Support password hashing in LDAP

Question

Support password hashing in LDAP

GhostLee opened this issue 2 years ago · comments

sometime we don't save plaintext password in LDAP Server, so support password hashing is very useful, input a plaintext password, convert it into hashed password and compare with LDAP password field output the check result.

casbin-bot · Answer 1 · Thu Feb 17 2022 17:03:55 GMT+0800 (China Standard Time)

@Steve0x2a @seriouszyx @Abingcbc @ComradeProgrammer

James Horton · Answer 2 · Fri Feb 18 2022 08:18:34 GMT+0800 (China Standard Time)

and the attribute should be configurated

Yang Luo · Answer 3 · Fri Feb 18 2022 14:20:35 GMT+0800 (China Standard Time)

@seriouszyx

Yixiang Zhao · Answer 4 · Fri Feb 18 2022 14:29:20 GMT+0800 (China Standard Time)

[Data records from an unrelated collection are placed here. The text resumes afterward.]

**src/hw/ppu_obj_pkg.sv**
```systemverilog
package ppu_obj_pkg;

  localparam int SCREEN_W    = 160;
  localparam int OAM_ENTRIES = 40;

  // colour 0 is transparent
  typedef logic [1:0] color_id_t;

  // attr bits: 7 bg priority, 6 y-flip, 5 x-flip, 4 palette
  typedef struct packed {
    logic [7:0] y_pos;
    logic [7:0] x_pos;
    logic [7:0] tile_idx;
    logic [7:0] attr;
    logic       valid;
  } obj_entry_t;

  typedef struct packed {
    color_id_t  color;
    logic       palette;
    logic       bg_prio;
    logic [5:0] oam_idx;
  } obj_pixel_t;

  typedef struct packed {
    logic [7:0] ly;
    // set for 8x16 objects
    logic       tall;
  } line_cfg_t;

  typedef struct packed {
    logic [5:0] idx;
    obj_entry_t entry;
  } oam_wr_t;

  // addr is an offset from 0x8000
  typedef struct packed {
    logic [12:0] addr;
    logic [7:0]  data;
  } tile_wr_t;

  typedef enum logic [1:0] {LINE_IDLE, LINE_SCAN, LINE_DRAW} line_state_t;

  typedef enum logic [1:0] {FETCH_IDLE, FETCH_LOW, FETCH_HIGH, FETCH_PUSH} fetch_state_t;

endpackage

```
**src/hw/line_timing.sv**
```systemverilog
`timescale 1ns/100ps

module line_timing (
  input  logic       clk,
  input  logic       reset,
  input  logic       line_start,
  input  logic       hold,
  output logic       busy,
  output logic       scan_start,
  output logic       drawing,
  output logic [7:0] x,
  output logic       shift,
  output logic       pix_valid,
  output logic       line_done
);

  // 40 entry visits plus the scan_done cycle
  localparam logic [5:0] SCAN_LAST = 6'(ppu_obj_pkg::OAM_ENTRIES);
  localparam logic [7:0] X_LAST    = 8'(ppu_obj_pkg::SCREEN_W - 1);

  ppu_obj_pkg::line_state_t state;
  logic [5:0] scan_cnt;

  assign busy       = (state != ppu_obj_pkg::LINE_IDLE);
  assign drawing    = (state == ppu_obj_pkg::LINE_DRAW);
  // a line start is only taken while idle
  assign scan_start = line_start && (state == ppu_obj_pkg::LINE_IDLE);
  assign shift      = drawing && !hold;
  assign pix_valid  = shift;

  always_ff @(posedge clk or posedge reset) begin
    if (reset) begin
      state     <= ppu_obj_pkg::LINE_IDLE;
      scan_cnt  <= '0;
      x         <= '0;
      line_done <= 1'b0;
    end else begin
      line_done <= 1'b0;
      case (state)
        ppu_obj_pkg::LINE_IDLE: begin
          if (scan_start) begin
            state    <= ppu_obj_pkg::LINE_SCAN;
            scan_cnt <= '0;
            x        <= '0;
          end
        end
        ppu_obj_pkg::LINE_SCAN: begin
          if (scan_cnt == SCAN_LAST) begin
            state <= ppu_obj_pkg::LINE_DRAW;
          end else begin
            scan_cnt <= scan_cnt + 6'd1;
          end
        end
        ppu_obj_pkg::LINE_DRAW: begin
          if (!hold) begin
            if (x == X_LAST) begin
              state     <= ppu_obj_pkg::LINE_IDLE;
              line_done <= 1'b1;
            end else begin
              x <= x + 8'd1;
            end
          end
        end
        default: state <= ppu_obj_pkg::LINE_IDLE;
      endcase
    end
  end

endmodule

```
**config.mk**
```make
export PLATFORM = sky130hd
export DESIGN_NAME = line_timing
export DESIGN_NICKNAME = d
export VERILOG_FILES = /design/src/hw/ppu_obj_pkg.sv /design/src/hw/line_timing.sv
export SDC_FILE = /design/constraint.sdc
export NUM_CORES = 1
export LEC_CHECK = 0
export BUFFER_PORTS_ARGS = -buffer_cell sky130_fd_sc_hd__buf_2
export CORE_UTILIZATION = 45
export DETAILED_ROUTE_END_ITERATION = 7
export PLACE_DENSITY = 0.69
export REMOVE_ABC_BUFFERS = 1
export SETUP_SLACK_MARGIN = 0.05
export SYNTH_ARGS = -nofsm -noshare
export SYNTH_HDL_FRONTEND = slang
export SYNTH_SLANG_ARGS = --single-unit
```
**constraint.sdc**
```tcl
create_clock -name clk -period 1.4 [get_ports clk]
set_input_delay 0.28 -clock clk [delete_from_list [all_inputs] [get_ports clk]]
set_output_delay 0.28 -clock clk [all_outputs]
set_load 0.05 [all_outputs]
```
### Word-level counts from Yosys, hierarchy flattened

Index checks and enable logic that the tools add are counted.

| cells by class | value |
|---|---|
| reduce and logical (&&, ||, !) cells | 10 |
| equal/unequal tests | 10 |
| muxes and demuxes | 15 |
| add/subtract/negate cells | 2 |

Operators with widths:

| operator | number |
|---|---|
| $mux 8 | 3 |
| $pmux 8 s2 | 1 |
| $mux 6 | 2 |
| $pmux 6 s2 | 1 |
| $ne 2x2->1 const B | 5 |
| $add 8x1->8 const B | 1 |
| $eq 8x8->1 const B | 1 |
| $mux 2 | 4 |
| $reduce_and 4->1 | 2 |
| $add 6x1->6 const B | 1 |
| $eq 6x6->1 const B | 1 |
| $pmux 2 s3 | 1 |
| $reduce_bool 2->1 | 3 |
| $mux 1 | 3 |
| $reduce_and 3->1 | 1 |
| $eq 2x1->1 const B | 1 |
| $eq 2x2->1 const B | 1 |
| $logic_and 1x1->1 | 2 |
| $logic_not 2->1 | 1 |
| $ne 2x1->1 const B | 1 |
| $logic_not 1->1 | 1 |

| storage, ports and cells | value |
|---|---|
| bits of input ports | 4 |
| logic and storage cells | 41 |
| output and inout port bits | 14 |
| bits in registers | 17 |

### Longest topological paths before layout

| logic depth | value |
|---|---|
| word-level depth | 4 |
| gate-level depth with buffers | 6 |
| depth with buffers taken out | 6 |

### Worst setup path before layout

No wires, ideal clock.

| timing | value |
|---|---|
| kind | reg2out |
| start | register state[0] |
| end | output port scan_start |
| path buffers | 1 |
| slack | -0.593 ns |
| data required time | 1.120 ns |
| arrival | 1.713 ns |
| stages on the path, launching flop included | 4 |
| path through | dfrtp_1 -> buf_2 -> or2_2 -> nor2_1 |

| on the way | value |
|---|---|
| longest elaborated chain between the ends | 2 |

Ends and longest elaborated chain:

| what | RTL line | text |
|---|---|---|
| start, declared | line_timing.sv:21 | `ppu_obj_pkg::line_state_t state;` |
| start signal, assigned | line_timing.sv:33 | `state <= ppu_obj_pkg::LINE_IDLE;` |
| start signal, assigned | line_timing.sv:42 | `state <= ppu_obj_pkg::LINE_SCAN;` |
| start signal, assigned | line_timing.sv:49 | `state <= ppu_obj_pkg::LINE_DRAW;` |
| $logic_not 2->1 | line_timing.sv:27 | `assign scan_start = line_start && (state == ppu_obj_pkg::LINE_IDLE);` |
| $logic_and 1x1->1 | line_timing.sv:27 |  |
| end, declared | line_timing.sv:9 | `output logic scan_start,` |

No other way between the ends.

### Worst setup path in the final report

| timing | value |
|---|---|
| start | register state[0] |
| end | output port pix_valid |

| on the way | value |
|---|---|
| longest elaborated chain between the ends | 2 |

Ends and longest elaborated chain:

| what | RTL line | text |
|---|---|---|
| $eq 2x2->1 | line_timing.sv:25 | `assign drawing = (state == ppu_obj_pkg::LINE_DRAW);` |
| $logic_and 1x1->1 | line_timing.sv:28 | `assign shift = drawing && !hold;` |
| end, declared | line_timing.sv:13 | `output logic pix_valid,` |

No other way between the ends.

@GhostLee We will add support for multiple password types as soon as possible. For configurable attributes, we plan to do this during the implementation of LDAP in the syncers.

Yixiang Zhao · Answer 5 · Sun Feb 20 2022 18:15:49 GMT+0800 (China Standard Time)

@GhostLee I found that there is no relationship between the password type of Casdoor and the LDAP server. I sent the password entered by the user to the LDAP server using a bind request and the authentication all passed regardless of the LDAP password type. On the contrary, if I encrypt the password in Casdoor, it will not pass.

My environment is Apache Directory Studio 2.0.0.

Yang Luo · Answer 6 · Sat Mar 12 2022 21:06:14 GMT+0800 (China Standard Time)

@GhostLee Casdoor always sends plain password to your LDAP server via LDAP protocol. So it's your LDAP server to decide whether to hash the password. It's not a Casdoor issue.